The meeting will be of symbolic significance, an unnamed Central Asian official told the paper, as the countries of the region are seeking to reduce their dependence on Beijing.

It comes as India is working to create connections to the region through Iran and Afghanistan through the Chabahar Port in southeastern Iran and the 4,500-mile International North-South Transport Corridor — a shipping, rail and road route for moving freight between India, Iran, Afghanistan, Armenia, Azerbaijan, Russia, Central Asia and Europe.

GABON

Business as Usual

Gabon is returning to business as usual after government forces thwarted an attempted military coup – killing two of the plotters, arresting five army officers, and freeing some hostages taken when they assumed control over a state-run radio station.

On Monday, Lt. Kelly Ondo Obiang, commander of the Republican Guard, read out a statement saying the military had seized control of Gabon’s government in order to “restore democracy,” the Associated Press reported. A government spokesman said he was among the army officers taken into custody.

The failed coup means President Ali Bongo’s government remains in control of the oil-rich country, which has been ruled by more than half a century by Bongo and his father, Omar, who died in 2009. Critics say the family has enriched themselves at the expense of the people, a third of whom live below the poverty line, according to the World Bank.

Bongo, who narrowly won re-election in a 2016 vote that the main opposition candidate said was plagued by irregularities, has been out of the country since October amid reports that he had a stroke.

MEXICO

The Price of Fuel

Mexican President Andres Manuel Lopez Obrador defended his decision to deploy the military to crack down on fuel theft after pipeline and refinery closures stranded drivers in long lines at the country’s gas stations.

Fuel theft has dropped from 787 truckloads per day to 177 since thousands of soldiers were sent to state-oil company Pemex’s installations last month, Lopez Obrador said Tuesday, according to Reuters.

Part of the president’s pledged efforts to crack down on crime, the move could both anger voters and hurt the economy, and will damage the country’s powerful drug cartels – believed to control the black market – only in a sideline business.

Lopez Obrador himself said last month that most of the pilfered fuel was being stolen directly from Pemex installations by an internal network of corrupt officials.
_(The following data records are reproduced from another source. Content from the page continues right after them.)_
Context: an optimization exercise on an open-source flow, tuned for small area. The choices shown serve that exercise and are no tape-out recipe. Only simulation tests tie the RTL to the original design; equivalence was not proved. The clock port is modelled as an ideal driver; clocking choices that lean on that would not hold on a real chip. Power and IR drop assume default switching activity.

==> flow/design.v <==
module top(reset,clk,ps2clk,ps2data,hsync,vsync, Rout, Gout, Bout,pwm);
input reset,clk;
input ps2clk,ps2data;
output hsync,vsync,pwm;
output [2:0] Rout,Gout,Bout;
reg [1:0] q;
wire tick = &q;
always @(posedge clk)
  if (reset) q <= 2'd0;
  else       q <= q + 2'd1;
reg [9:0]  p;
reg [11:0] k;
reg        b;
wire       p_end = p[9] & p[6] & p[5] & p[4];           
wire       step  = tick & p_end;
wire [9:0] pn = p + {9'd0, tick};
wire [12:0] kn = {1'b0, k} + {12'd0, step};
wire       k_wrap = kn[12];
always @(posedge clk)
  if (reset) begin
    p <= 10'd0; k <= 12'd96;
  end else begin
    p <= pn & ~({10{step}} & 10'b1001110001);
    k <= kn[11:0] | {5'd0, k_wrap, k_wrap, 5'd0};
  end
always @(posedge clk)
  if (reset) b <= 1'b0;
  else if (k_wrap) b <= ~b;
reg [9:0] h;
reg [8:0] v;
wire h_end = h[9] & h[8] & h[5];                       
wire v_end = v[8] & v[7] & v[6] & v[0];                
wire hw = tick & h_end;
wire [9:0] hn = h + {9'd0, tick};
wire [8:0] vn = v + {8'd0, hw};
always @(posedge clk)
  if (reset) begin
    h <= 10'd0; v <= 9'd0;
  end else begin
    h <= hn & ~({10{hw}} & 10'b1100100001);
    v <= vn & ~({9{hw & v_end}} & 9'b111000010);
  end
assign hsync = ~(h >= 10'd16 && h <= 10'd111) | reset;
assign vsync = (v == 9'd12 || v == 9'd13) & ~reset;
wire shown = (h >= 10'd477 && h <= 10'd484 && v >= 9'd241 && v <= 9'd256);
reg [3:0] s;
wire fe = s[3] & (s[2:0] == 3'd4);
always @(posedge clk)
  if (reset) s <= 4'd0;
  else if (tick) begin
    if (ps2clk)
      s <= s[3] ? 4'd1 : (s[2] ? 4'd4 : s + 4'd1);
    else
      s <= s[3] ? (s[2] ? 4'd0 : s + 4'd1) : (s[2] ? 4'b1001 : 4'd0);
  end
reg [8:0] sh;       
reg       par;      
reg [3:0] cnt;
reg       f0;       
reg [1:0] th;       
wire [7:0] d = sh[8:1];
wire fe_t   = tick & fe;
wire c10    = cnt[3] & cnt[1];                          
wire c0     = ~(cnt[3] | cnt[2] | cnt[1] | cnt[0]);
wire c_hi   = cnt[3] & (cnt[1] | cnt[0]);               
wire kk     = cnt[3] & (cnt[2] | (cnt[1] & cnt[0]));   
wire k2     = cnt[3] & cnt[2] & ~cnt[0];                
wire k3     = cnt[3] & cnt[2] & cnt[0];                 
wire stop_edge = fe_t & c10;
wire good = ~sh[0] & ps2data & par;
wire key  = stop_edge & good & f0;
always @(posedge clk) begin
  if (fe_t & ~c_hi) sh <= {ps2data, sh[8:1]};
  if (fe_t & ~c10)  par <= ps2data ^ (par & ~c0);
end
always @(posedge clk)
  if (reset) begin
    cnt <= 4'd0; f0 <= 1'b0;
  end else begin
    if (tick & kk)   cnt <= k3 ? 4'd0 : cnt + 4'd1;
    else if (fe_t)   cnt <= c10 ? (key ? 4'd11 : 4'd0) : cnt + 4'd1;
    if (stop_edge & good) f0 <= ~f0 & (d == 8'hF0);
  end
always @(posedge clk)
  if (reset) th <= 2'd0;
  else begin
    if (key)
      case (d)
        8'h2B: th <= 2'd0;
        8'h15: th <= 2'd1;
        8'h33: th <= 2'd2;
        8'h22: th <= 2'd3;
        default: ;
      endcase
  end
reg       ce;
reg [1:0] ca;       
reg       dr, dg, db;
always @(posedge clk)
  if (reset) begin
    dr <= 1'b0; dg <= 1'b0; db <= 1'b0;
  end else if (tick & k2) begin
    case (d)
      8'h2D: begin dr <= 1'b1; dg <= 1'b0; db <= 1'b0; end
      8'h34: begin dr <= 1'b0; dg <= 1'b1; db <= 1'b0; end
      8'h32: begin dr <= 1'b0; dg <= 1'b0; db <= 1'b1; end
      8'h44: begin dr <= 1'b0; dg <= 1'b0; db <= 1'b0; end
      8'h23: begin dr <= 1'b1; dg <= 1'b1; db <= 1'b1; end
      default: ;
    endcase
  end
always @(posedge clk)
  if (reset) ce <= 1'b0;
  else if (tick & k3) begin
    case (d)
      8'h2B, 8'h15, 8'h33, 8'h22: ce <= 1'b1;
      8'h2D, 8'h34, 8'h32, 8'h44, 8'h23: ;
      default: ce <= 1'b0;
    endcase
  end
always @(posedge clk)
  if (tick & k3)
    case (d)
      8'h2B: ca <= 2'd0;
      8'h15: ca <= 2'd1;
      8'h33: ca <= 2'd2;
      8'h22: ca <= 2'd3;
      default: ;
    endcase
reg pix;
always @* begin
  case ({ca, v[3:0], h[2:0]})
    9'd5, 9'd6, 9'd8, 9'd9, 9'd10, 9'd11, 9'd12, 9'd13,
    9'd14, 9'd15, 9'd16, 9'd17, 9'd18, 9'd19, 9'd20, 9'd21,
    9'd22, 9'd23, 9'd29, 9'd30, 9'd37, 9'd38, 9'd45, 9'd46,
    9'd53, 9'd54, 9'd61, 9'd62, 9'd64, 9'd65, 9'd66, 9'd67,
    9'd68, 9'd69, 9'd70, 9'd71, 9'd72, 9'd73, 9'd74, 9'd75,
    9'd76, 9'd77, 9'd78, 9'd79, 9'd85, 9'd86, 9'd93, 9'd94,
    9'd101, 9'd102, 9'd109, 9'd110, 9'd117, 9'd118, 9'd125, 9'd126,
    9'd128, 9'd129, 9'd131, 9'd132, 9'd136, 9'd137, 9'd146, 9'd147,
    9'd150, 9'd151, 9'd155, 9'd156, 9'd157, 9'd158, 9'd163, 9'd164,
    9'd165, 9'd166, 9'd171, 9'd172, 9'd173, 9'd174, 9'd179, 9'd180,
    9'd181, 9'd182, 9'd187, 9'd188, 9'd189, 9'd190, 9'd195, 9'd196,
    9'd197, 9'd198, 9'd203, 9'd204, 9'd205, 9'd206, 9'd211, 9'd212,
    9'd213, 9'd214, 9'd219, 9'd220, 9'd221, 9'd222, 9'd227, 9'd228,
    9'd229, 9'd230, 9'd235, 9'd236, 9'd237, 9'd238, 9'd243, 9'd244,
    9'd245, 9'd246, 9'd250, 9'd251, 9'd254, 9'd255, 9'd259, 9'd260,
    9'd261, 9'd262, 9'd267, 9'd268, 9'd269, 9'd270, 9'd275, 9'd276,
    9'd277, 9'd278, 9'd283, 9'd284, 9'd285, 9'd286, 9'd291, 9'd292,
    9'd293, 9'd294, 9'd299, 9'd300, 9'd301, 9'd302, 9'd307, 9'd308,
    9'd309, 9'd310, 9'd315, 9'd316, 9'd317, 9'd318, 9'd320, 9'd321,
    9'd322, 9'd323, 9'd324, 9'd325, 9'd326, 9'd327, 9'd328, 9'd329,
    9'd330, 9'd331, 9'd332, 9'd333, 9'd334, 9'd335, 9'd339, 9'd340,
    9'd341, 9'd342, 9'd347, 9'd348, 9'd349, 9'd350, 9'd355, 9'd356,
    9'd357, 9'd358, 9'd363, 9'd364, 9'd365, 9'd366, 9'd371, 9'd372,
    9'd373, 9'd374, 9'd379, 9'd380, 9'd381, 9'd382, 9'd387, 9'd388,
    9'd389, 9'd390, 9'd395, 9'd396, 9'd397, 9'd398, 9'd403, 9'd404,
    9'd405, 9'd406, 9'd411, 9'd412, 9'd413, 9'd414, 9'd418, 9'd419,
    9'd422, 9'd423, 9'd426, 9'd427, 9'd430, 9'd431, 9'd434, 9'd435,
    9'd438, 9'd439, 9'd440, 9'd441, 9'd447, 9'd448, 9'd449, 9'd455,
    9'd456, 9'd457, 9'd463, 9'd464, 9'd465, 9'd471, 9'd473, 9'd474,
    9'd478, 9'd479, 9'd481, 9'd482, 9'd486, 9'd487, 9'd490, 9'd491,
    9'd494, 9'd495, 9'd499, 9'd500, 9'd501, 9'd502, 9'd507, 9'd508,
    9'd509, 9'd510: pix = 1'b1;
    default: pix = 1'b0;
  endcase
end
wire lit   = shown & ce & pix & ~reset;
wire flash = dr & dg;
assign Rout = {3{lit & (flash ? b : ~(dg | db))}};
assign Gout = {3{lit & (flash ? b : ~(dr | db))}};
assign Bout = {3{lit & (flash ? b : ~(dr | dg))}};
reg [9:0] c;
wire cw = step & c[9] & c[8] & c[5];                   
wire [9:0] cn = c + {9'd0, step};
always @(posedge clk)
  if (reset) c <= 10'd0;
  else c <= cn & ~({10{cw}} & 10'b1100100001);
wire [6:0] cl = c[6:0];
reg lt;
always @* case (th)
  2'd0: lt = cl < 7'd41;
  2'd1: lt = cl < 7'd51;
  2'd2: lt = cl < 7'd61;
  default: lt = cl < 7'd81;
endcase
assign pwm = (~(c[9] | c[8] | c[7]) & lt) | reset;
endmodule
Settings: LEC_CHECK=0, CAP_MARGIN=20, CORE_MARGIN=2, CORE_UTILIZATION=40, SLEW_MARGIN=20; clock period 10.0 ns.
standard.sh (not shown) runs the stock make flow with config.mk's settings and CLKGATE_MAP_FILE= SYNTH_SCRIPT=/design/flow/synth_recipe.tcl, a recipe that flattens the netlist after the stock synthesis.
==> flow/flow/run.sh <==
#!/bin/bash
# Standard synthesis; its combinational logic re-mapped for area with a few
# seeds of ABC's deepsyn (each run to a fixed count of steps without gain), each proven equal to the standard netlist register by
# register, the smallest kept; then the standard ORFS layout with small port
# buffers and a small clock tree, each clock buffer then
# downsized where the clock slew allows.
set -euo pipefail
R=orfs/results/sky130hd/top/base
LIB=$FLOW_HOME/platforms/sky130hd/lib/sky130_fd_sc_hd__tt_025C_1v80.lib
bash standard.sh synth > synth.log 2>&1
cp $R/1_2_yosys.v std.v
for S in 0 1 2 3 4 5 6 7; do
  (
    mkdir -p reopt_$S
    cd reopt_$S
    cp ../std.v std.v
    sed "s|@SEED@|$S|" ../flow/area.abc > area_run.abc
    sed "s|@LIB@|$LIB|g" ../flow/reopt.ys > reopt_run.ys
    sed "s|@LIB@|$LIB|g" ../flow/equiv.ys > equiv_run.ys
    if yosys -q -l reopt.log reopt_run.ys > reopt_out.log 2>&1 && \
       yosys -q -l equiv.log equiv_run.ys > equiv_out.log 2>&1; then
      grep "Chip area" reopt.log | tail -1 | awk '{print $NF}' > area.txt
    fi
  ) &
done
wait
best=""; besta=""
for S in 0 1 2 3 4 5 6 7; do
  if [[ -f reopt_$S/area.txt ]]; then
    a=$(cat reopt_$S/area.txt)
    if [[ -z "$besta" ]] || python3 -c "import sys; sys.exit(0 if $a < $besta else 1)"; then best=$S; besta=$a; fi
  fi
done
echo "reopt areas: $(cat reopt_*/area.txt 2>/dev/null | tr '\n' ' ') best seed: ${best:-none}" > reopt_choice.log
if [[ -n "$best" ]]; then
  cp reopt_$best/reopt.v $R/1_2_yosys.v
  rm -f $R/1_synth.odb $R/1_synth.sdc
  bash standard.sh synth > synth2.log 2>&1
fi
bash standard.sh \
  REMOVE_ABC_BUFFERS=1 CORE_UTILIZATION=85 CAP_MARGIN=0 SLEW_MARGIN=0 POST_CTS_TCL=$PWD/flow/post_cts.tcl \
  BUFFER_PORTS_ARGS="-buffer_cell sky130_fd_sc_hd__buf_1" \
  CTS_ARGS="-sink_clustering_enable -sink_clustering_size 40 -sink_clustering_max_diameter 300 -root_buf sky130_fd_sc_hd__clkbuf_8 -buf_list sky130_fd_sc_hd__clkbuf_4 -dont_use_dummy_load" \
  finish > finish.log 2>&1
==> flow/flow/post_cts.tcl <==
# After clock tree synthesis: give each clock buffer the smallest of clkbuf_2
# and clkbuf_4 that keeps every flip-flop clock pin's slew under 100 ps
# (placement estimate), then legalize the placement again.
set smaller {sky130_fd_sc_hd__clkbuf_2 sky130_fd_sc_hd__clkbuf_4}
set limit 0.100
proc max_clk_slew {} {
  estimate_parasitics -placement
  set m 0.0
  foreach p [all_registers -clock_pins] {
    set s [get_property $p slew_max]
    if {$s > $m} { set m $s }
  }
  return $m
}
puts "clock slew before sizing: [max_clk_slew]"
# leaves first, root last
set bufs [lsort -decreasing [lmap c [get_cells clkbuf_*] {get_full_name $c}]]
foreach name $bufs {
  set c [get_cells $name]
  set old [get_property $c ref_name]
  set done 0
  foreach small $smaller {
    if {$old eq $small} { set done 1; break }
    replace_cell $name $small
    set s [max_clk_slew]
    if {$s <= $limit} {
      puts "resize $name to $small ($s)"
      set done 1
      break
    }
  }
  if {!$done} {
    replace_cell $name $old
    puts "keep $name as $old"
  }
}
puts "clock slew after sizing: [max_clk_slew]"
detailed_placement
check_placement -verbose
Other scripts of this flow, unchanged in this note and not shown: flow/flow/area.abc, flow/flow/equiv.ys, flow/flow/reopt.ys
The baseline stopped in global placement (3_3_place_gp).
At one shuttered refinery, the military discovered a nearly two-mile-long hose siphoning fuel from the official storage tanks to a secret one intended for the black market. Meanwhile, at two nearby gas stations, hundreds of people waited up to five hours for supplies to arrive.

DISCOVERIES

Elephant in the Reef

Climate change is threatening the world’s coral reefs.

But Australian researchers are taking steps they hope will help prevent a future ecological calamity.

They have developed an underwater robot that seeds damaged reefs with microscopic baby corals, NBC News reported.

Researchers recently used LarvalBot, a briefcase-sized automaton, to seed corals at the Vlasoff Reef, an outer area of the Great Barrier Reef, a world heritage site.

“The idea here is to use an automated technique that allows us to target delivery of the larvae into damaged reef systems and increase the efficiency that new coral communities can be generated,” said Peter Harrison, head of the coral restoration project.

During the trial run, the machine dispersed 100,000 larva specimens from corals that survived bleaching events that devastated the Great Barrier Reef in 2016 and 2017. It will take six to nine months for the baby corals to grow.

The team is confident that the bot will be able to spread millions of larvae in the future.

Other researchers praised the project but questioned whether robots will properly address the cause of the die-offs: climate change.

About half of the corals in the Great Barrier Reef died off from warmer water temperatures during the 2016 and 2017 events.